JESUS CRISTO, SALVADOR DA HUMANIDADE, CENTRO DA ESCRITURA

28. Tudo o que temos dito, veneráveis irmãos e amados filhos, se vale para todos os tempos, muito mais necessário é nos lastimosos tempos que atravessamos, quando quase todos os povos e nações se vêem submergidos num mar de calamidades, quando uma guerra horrível acumula ruínas sobre ruínas, carnificinas sobre carnificinas, quando com o atear de ódios implacáveis entre os povos vemos com imensa dor extinto em muitos todo o sentimento não só de moderação e caridade cristã, mas de simples humanidade.

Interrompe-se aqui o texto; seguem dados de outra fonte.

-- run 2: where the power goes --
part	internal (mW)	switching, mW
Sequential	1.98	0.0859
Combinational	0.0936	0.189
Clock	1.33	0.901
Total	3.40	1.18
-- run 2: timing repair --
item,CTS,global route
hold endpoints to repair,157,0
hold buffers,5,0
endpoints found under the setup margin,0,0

A essas feridas mortais do consórcio humano quem pode dar remédio senão Aquele a quem o príncipe dos apóstolos, cheio de amor e confiança, dirigia aquelas palavras: "Senhor, a quem havemos de ir? Tu tens palavras de vida eterna".[37] A esse misericordiosíssimo Redentor nosso devemos, pois, com todas as forças, reconduzir todos os homens. Ele é o divino consolador dos aflitos; ele que ensina a todos, tanto às autoridades como aos súditos, a verdadeira honradez, a incorrupta justiça, e a generosa caridade. Ele enfim, e somente ele, que pode ser sólido fundamento e esteio seguro de paz e tranqüilidade, pois que "ninguém pode lançar outro fundamento além daquele que está já lançado, e que é Cristo Jesus". [38] Deste autor da salvação, Cristo, tanto será nos homens mais perfeito o conhecimento, tanto mais intenso o amor, tanto mais fiél a imitação, quanto maior for o entusiasmo com que se dêem ao conhecimento e à meditação das Sagradas Escrituras, especialmente do Novo Testamento. Pois como diz o Estridonense: "a ignorância das Escrituras é ignorância de Cristo";[39]e "se há coisa neste mundo que sustenha o sábio e o convença a permanecer de ânimo sereno em meio das tribulações e tempestades do mundo, penso que é em primeiro lugar a meditação e ciência das Escrituras".[40] Delas os cansados e acabrunhados haurirão verdadeiras consolações e força divina para sofrer e suportar corn paciência as adversidades e desventuras; delas, dos santos Evangelhos, a todos se mostra Cristo sumo e perfeito exemplar de justiça, de caridade e de misericórdia; e para todo o gênero humano jorram as fontes da divina graça, sem a qual, quando desprezada e descurada, nem os povos nem os regedores dos povos poderão jamais obter ou consolidar a tranqüilidade do estado nem a concórdia dos espíritos; delas, enfim, aprenderão todos a Cristo, "que é cabeça de todo o principado e potestade"[41] e que "por Deus foi feito nossa sapiência, justiça, santificação e redenção".[42]